◆ **Action item**
In which lines of the data does the string "config" appear? Copy every one.

(Records from a collection)
▬▬▬▬▬▬

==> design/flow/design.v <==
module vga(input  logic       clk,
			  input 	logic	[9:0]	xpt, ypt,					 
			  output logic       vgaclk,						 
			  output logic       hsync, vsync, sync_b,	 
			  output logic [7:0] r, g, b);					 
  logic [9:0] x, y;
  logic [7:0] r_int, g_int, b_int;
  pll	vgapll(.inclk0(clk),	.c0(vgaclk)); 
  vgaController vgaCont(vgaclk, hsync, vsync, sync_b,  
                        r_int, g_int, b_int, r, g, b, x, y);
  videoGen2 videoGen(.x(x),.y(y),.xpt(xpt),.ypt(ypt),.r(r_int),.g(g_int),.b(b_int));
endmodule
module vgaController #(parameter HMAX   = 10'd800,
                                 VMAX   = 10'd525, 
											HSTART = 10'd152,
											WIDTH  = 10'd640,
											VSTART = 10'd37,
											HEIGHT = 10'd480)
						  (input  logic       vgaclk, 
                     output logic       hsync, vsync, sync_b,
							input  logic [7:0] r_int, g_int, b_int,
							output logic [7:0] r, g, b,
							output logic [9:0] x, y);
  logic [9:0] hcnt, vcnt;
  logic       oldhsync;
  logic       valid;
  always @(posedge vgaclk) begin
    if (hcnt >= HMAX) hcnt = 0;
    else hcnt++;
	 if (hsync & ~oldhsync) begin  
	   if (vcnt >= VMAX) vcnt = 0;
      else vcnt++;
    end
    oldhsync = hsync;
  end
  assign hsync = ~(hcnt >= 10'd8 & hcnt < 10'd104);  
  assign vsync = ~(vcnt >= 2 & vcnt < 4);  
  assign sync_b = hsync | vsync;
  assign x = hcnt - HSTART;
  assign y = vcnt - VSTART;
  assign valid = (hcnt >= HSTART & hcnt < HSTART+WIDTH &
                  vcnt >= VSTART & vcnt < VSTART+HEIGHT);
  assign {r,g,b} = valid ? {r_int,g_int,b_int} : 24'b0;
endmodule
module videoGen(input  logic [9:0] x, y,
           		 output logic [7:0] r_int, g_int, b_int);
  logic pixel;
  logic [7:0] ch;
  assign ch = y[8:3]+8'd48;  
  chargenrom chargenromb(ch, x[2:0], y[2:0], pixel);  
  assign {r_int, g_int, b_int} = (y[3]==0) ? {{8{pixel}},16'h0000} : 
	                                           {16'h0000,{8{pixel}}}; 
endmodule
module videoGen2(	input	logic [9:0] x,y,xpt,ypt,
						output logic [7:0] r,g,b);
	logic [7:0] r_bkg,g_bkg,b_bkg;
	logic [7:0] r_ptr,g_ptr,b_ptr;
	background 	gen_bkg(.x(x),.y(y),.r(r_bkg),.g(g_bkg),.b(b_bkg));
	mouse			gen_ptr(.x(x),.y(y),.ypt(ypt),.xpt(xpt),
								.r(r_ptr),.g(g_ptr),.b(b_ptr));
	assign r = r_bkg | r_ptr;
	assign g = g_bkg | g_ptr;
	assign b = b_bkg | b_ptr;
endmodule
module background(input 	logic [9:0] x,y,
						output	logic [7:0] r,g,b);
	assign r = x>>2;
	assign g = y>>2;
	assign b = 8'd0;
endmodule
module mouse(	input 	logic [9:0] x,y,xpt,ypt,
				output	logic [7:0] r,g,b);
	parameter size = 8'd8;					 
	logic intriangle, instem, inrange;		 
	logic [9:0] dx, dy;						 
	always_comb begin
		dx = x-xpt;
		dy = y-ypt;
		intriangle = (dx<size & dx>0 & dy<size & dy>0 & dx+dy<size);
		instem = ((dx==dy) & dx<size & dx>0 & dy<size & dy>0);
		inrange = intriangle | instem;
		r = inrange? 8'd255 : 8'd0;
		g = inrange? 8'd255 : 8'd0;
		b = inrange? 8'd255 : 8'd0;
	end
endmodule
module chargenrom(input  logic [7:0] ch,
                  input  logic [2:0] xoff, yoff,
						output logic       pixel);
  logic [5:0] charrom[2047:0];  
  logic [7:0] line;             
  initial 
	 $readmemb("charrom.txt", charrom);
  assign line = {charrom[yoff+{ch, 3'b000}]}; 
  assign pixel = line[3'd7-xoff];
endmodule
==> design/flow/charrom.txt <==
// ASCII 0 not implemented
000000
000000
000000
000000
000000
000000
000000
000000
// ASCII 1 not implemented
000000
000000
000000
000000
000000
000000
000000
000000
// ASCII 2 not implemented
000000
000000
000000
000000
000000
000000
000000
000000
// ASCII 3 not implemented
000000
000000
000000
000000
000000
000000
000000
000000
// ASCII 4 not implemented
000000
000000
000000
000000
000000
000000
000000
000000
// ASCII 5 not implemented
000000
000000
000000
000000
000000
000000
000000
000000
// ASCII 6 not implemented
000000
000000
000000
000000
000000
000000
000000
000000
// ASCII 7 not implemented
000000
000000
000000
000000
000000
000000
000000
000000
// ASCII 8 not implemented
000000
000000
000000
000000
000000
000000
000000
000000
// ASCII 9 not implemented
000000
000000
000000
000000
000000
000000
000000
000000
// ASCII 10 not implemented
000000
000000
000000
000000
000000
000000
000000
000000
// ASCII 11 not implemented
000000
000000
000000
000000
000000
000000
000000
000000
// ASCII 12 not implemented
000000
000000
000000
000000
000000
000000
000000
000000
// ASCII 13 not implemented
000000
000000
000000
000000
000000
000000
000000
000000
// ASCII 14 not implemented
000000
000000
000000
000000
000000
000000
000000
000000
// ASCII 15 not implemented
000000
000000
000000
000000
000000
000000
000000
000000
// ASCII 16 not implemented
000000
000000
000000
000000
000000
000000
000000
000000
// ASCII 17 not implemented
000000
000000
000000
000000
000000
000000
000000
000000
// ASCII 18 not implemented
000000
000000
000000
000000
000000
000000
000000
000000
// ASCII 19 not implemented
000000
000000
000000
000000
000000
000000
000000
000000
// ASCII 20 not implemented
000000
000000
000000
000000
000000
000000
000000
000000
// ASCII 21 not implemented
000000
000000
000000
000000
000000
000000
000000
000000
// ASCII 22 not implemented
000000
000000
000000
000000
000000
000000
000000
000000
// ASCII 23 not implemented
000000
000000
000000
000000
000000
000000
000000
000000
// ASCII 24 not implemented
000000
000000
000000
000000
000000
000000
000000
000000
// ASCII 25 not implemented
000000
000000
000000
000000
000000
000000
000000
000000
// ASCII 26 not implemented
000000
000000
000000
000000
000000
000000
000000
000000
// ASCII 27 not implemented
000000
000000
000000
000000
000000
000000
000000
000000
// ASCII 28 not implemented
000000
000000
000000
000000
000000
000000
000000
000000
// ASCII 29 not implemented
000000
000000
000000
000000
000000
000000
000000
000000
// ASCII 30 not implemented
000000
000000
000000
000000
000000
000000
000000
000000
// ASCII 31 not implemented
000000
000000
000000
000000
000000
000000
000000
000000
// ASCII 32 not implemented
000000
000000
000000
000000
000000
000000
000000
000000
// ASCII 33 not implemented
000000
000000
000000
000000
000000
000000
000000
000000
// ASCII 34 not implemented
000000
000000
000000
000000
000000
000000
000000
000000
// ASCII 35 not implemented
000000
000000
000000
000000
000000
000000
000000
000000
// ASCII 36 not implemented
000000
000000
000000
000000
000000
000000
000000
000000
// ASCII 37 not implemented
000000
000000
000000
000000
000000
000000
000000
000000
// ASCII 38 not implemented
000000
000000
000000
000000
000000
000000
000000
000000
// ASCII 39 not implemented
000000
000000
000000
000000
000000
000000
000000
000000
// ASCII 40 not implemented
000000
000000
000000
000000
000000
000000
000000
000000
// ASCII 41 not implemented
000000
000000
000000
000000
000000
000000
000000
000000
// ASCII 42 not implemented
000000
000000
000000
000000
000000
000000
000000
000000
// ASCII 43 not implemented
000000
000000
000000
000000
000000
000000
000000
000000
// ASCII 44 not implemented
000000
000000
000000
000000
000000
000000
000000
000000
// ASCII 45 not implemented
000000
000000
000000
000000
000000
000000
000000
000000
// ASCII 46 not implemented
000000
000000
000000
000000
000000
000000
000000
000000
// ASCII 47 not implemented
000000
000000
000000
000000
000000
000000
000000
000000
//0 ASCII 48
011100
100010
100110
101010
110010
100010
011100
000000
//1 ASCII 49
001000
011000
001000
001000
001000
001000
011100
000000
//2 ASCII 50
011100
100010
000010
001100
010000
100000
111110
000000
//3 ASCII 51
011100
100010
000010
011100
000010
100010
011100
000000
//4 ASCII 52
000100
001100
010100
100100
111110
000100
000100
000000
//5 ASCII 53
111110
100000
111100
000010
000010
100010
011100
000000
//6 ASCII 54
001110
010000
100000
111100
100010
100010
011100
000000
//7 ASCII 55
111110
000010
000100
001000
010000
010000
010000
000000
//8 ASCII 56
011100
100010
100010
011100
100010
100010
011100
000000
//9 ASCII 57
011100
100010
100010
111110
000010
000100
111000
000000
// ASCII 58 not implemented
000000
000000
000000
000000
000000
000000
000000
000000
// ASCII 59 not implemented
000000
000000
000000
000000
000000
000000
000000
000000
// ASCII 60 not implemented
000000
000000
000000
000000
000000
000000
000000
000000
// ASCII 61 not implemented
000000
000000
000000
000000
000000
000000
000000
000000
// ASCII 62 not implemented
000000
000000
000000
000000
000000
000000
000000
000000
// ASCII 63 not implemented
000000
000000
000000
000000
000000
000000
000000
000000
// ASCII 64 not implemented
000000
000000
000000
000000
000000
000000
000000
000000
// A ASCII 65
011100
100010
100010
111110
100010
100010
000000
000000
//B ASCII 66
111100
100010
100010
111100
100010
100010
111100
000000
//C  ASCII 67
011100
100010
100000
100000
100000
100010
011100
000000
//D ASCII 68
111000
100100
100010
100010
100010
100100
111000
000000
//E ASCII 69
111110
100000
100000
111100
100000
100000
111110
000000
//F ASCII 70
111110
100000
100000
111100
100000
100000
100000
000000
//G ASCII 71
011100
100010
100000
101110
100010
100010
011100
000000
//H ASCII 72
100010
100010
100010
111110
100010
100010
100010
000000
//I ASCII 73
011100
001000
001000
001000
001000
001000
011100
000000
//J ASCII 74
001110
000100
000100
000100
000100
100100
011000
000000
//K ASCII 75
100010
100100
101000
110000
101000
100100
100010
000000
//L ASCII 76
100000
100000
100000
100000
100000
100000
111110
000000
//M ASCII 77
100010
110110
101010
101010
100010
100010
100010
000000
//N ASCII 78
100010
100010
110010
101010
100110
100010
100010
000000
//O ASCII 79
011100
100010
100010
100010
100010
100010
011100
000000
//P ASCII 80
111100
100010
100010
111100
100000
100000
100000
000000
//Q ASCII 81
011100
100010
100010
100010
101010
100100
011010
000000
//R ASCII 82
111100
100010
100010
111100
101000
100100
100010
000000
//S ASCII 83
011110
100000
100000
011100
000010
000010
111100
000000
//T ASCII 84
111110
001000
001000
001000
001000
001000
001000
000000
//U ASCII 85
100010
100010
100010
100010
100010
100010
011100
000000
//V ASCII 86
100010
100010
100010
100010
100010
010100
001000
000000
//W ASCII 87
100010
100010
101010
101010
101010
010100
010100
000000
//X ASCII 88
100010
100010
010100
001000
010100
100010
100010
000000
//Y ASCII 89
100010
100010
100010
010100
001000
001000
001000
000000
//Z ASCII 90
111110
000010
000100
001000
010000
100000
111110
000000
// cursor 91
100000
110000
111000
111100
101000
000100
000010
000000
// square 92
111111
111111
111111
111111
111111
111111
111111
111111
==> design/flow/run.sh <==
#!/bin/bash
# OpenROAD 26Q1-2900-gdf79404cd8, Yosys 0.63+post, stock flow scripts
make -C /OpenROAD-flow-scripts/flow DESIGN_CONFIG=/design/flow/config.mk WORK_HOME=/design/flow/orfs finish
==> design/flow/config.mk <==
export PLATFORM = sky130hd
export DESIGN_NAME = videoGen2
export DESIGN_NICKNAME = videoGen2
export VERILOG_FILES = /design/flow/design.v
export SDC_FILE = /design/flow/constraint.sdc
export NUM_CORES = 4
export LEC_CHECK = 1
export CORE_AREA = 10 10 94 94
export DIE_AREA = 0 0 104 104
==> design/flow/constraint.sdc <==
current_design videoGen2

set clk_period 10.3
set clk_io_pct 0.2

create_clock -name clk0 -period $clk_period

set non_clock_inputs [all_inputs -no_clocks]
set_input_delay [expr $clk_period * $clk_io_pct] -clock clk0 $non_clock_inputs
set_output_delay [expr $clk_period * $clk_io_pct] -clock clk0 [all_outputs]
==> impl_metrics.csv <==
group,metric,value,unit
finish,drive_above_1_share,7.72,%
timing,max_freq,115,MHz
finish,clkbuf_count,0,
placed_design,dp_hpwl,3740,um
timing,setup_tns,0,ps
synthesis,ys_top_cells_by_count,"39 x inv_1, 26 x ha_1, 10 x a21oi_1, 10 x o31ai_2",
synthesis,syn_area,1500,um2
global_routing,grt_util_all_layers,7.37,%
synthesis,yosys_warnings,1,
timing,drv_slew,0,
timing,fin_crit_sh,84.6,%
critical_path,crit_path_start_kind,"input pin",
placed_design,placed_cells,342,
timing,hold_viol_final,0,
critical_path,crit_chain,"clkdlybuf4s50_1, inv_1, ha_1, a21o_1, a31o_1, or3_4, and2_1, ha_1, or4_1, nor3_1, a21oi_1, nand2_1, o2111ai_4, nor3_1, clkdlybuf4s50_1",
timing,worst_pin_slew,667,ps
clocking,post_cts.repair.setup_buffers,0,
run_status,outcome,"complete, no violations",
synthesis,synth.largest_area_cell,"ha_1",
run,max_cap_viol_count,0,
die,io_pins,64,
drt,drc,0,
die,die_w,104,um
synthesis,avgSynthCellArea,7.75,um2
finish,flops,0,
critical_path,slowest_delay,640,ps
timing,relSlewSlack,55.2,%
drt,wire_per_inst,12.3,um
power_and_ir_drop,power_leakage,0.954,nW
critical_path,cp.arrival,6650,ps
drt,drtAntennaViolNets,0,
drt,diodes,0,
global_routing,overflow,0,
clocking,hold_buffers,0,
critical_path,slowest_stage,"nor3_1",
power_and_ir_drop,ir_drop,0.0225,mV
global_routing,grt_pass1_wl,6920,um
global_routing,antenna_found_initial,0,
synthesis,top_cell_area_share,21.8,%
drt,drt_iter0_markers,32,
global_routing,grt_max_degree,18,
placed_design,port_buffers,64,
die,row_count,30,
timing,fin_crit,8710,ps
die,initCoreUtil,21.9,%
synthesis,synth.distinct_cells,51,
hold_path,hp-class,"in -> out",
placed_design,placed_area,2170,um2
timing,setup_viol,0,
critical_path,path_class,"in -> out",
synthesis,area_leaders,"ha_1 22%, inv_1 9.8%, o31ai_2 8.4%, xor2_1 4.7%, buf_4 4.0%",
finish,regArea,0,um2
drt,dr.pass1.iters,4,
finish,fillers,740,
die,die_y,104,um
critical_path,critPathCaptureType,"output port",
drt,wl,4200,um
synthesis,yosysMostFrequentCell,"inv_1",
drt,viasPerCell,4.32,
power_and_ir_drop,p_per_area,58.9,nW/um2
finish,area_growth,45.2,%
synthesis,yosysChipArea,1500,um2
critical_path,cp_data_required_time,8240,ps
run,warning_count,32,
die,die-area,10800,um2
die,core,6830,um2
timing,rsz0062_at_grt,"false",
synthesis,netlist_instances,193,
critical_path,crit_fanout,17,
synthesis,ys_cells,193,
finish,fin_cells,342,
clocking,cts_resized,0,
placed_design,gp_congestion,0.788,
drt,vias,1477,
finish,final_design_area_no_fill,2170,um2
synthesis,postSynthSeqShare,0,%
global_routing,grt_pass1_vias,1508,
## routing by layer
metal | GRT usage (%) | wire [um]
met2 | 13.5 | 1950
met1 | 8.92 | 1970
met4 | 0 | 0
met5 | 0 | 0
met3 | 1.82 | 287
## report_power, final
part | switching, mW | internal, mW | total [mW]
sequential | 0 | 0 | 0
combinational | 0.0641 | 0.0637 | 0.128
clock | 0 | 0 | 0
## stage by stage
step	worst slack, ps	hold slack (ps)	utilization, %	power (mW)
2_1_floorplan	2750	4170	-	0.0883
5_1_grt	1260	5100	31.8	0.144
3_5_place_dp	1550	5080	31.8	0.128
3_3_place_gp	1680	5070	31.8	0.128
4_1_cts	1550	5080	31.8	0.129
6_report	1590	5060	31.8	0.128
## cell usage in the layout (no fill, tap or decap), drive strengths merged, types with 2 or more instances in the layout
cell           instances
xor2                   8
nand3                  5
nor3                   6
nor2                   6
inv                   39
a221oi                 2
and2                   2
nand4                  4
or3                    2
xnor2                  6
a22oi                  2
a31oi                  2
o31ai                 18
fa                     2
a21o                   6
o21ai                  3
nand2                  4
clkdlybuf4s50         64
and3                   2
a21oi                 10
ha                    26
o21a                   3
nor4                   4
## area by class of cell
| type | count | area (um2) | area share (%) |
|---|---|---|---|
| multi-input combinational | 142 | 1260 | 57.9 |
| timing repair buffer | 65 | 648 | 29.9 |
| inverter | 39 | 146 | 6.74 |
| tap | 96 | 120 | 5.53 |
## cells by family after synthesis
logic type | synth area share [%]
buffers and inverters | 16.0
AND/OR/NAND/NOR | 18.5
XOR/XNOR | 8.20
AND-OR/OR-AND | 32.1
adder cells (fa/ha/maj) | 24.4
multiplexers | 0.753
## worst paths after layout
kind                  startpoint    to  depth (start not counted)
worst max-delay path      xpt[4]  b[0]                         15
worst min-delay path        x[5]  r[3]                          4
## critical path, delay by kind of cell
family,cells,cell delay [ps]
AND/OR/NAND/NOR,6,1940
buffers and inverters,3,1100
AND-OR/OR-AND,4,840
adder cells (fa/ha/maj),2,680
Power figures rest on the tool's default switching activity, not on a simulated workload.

▬▬▬▬▬▬

◆ **Result below**
make -C /OpenROAD-flow-scripts/flow DESIGN_CONFIG=/design/flow/config.mk WORK_HOME=/design/flow/orfs finish
==> design/flow/config.mk <==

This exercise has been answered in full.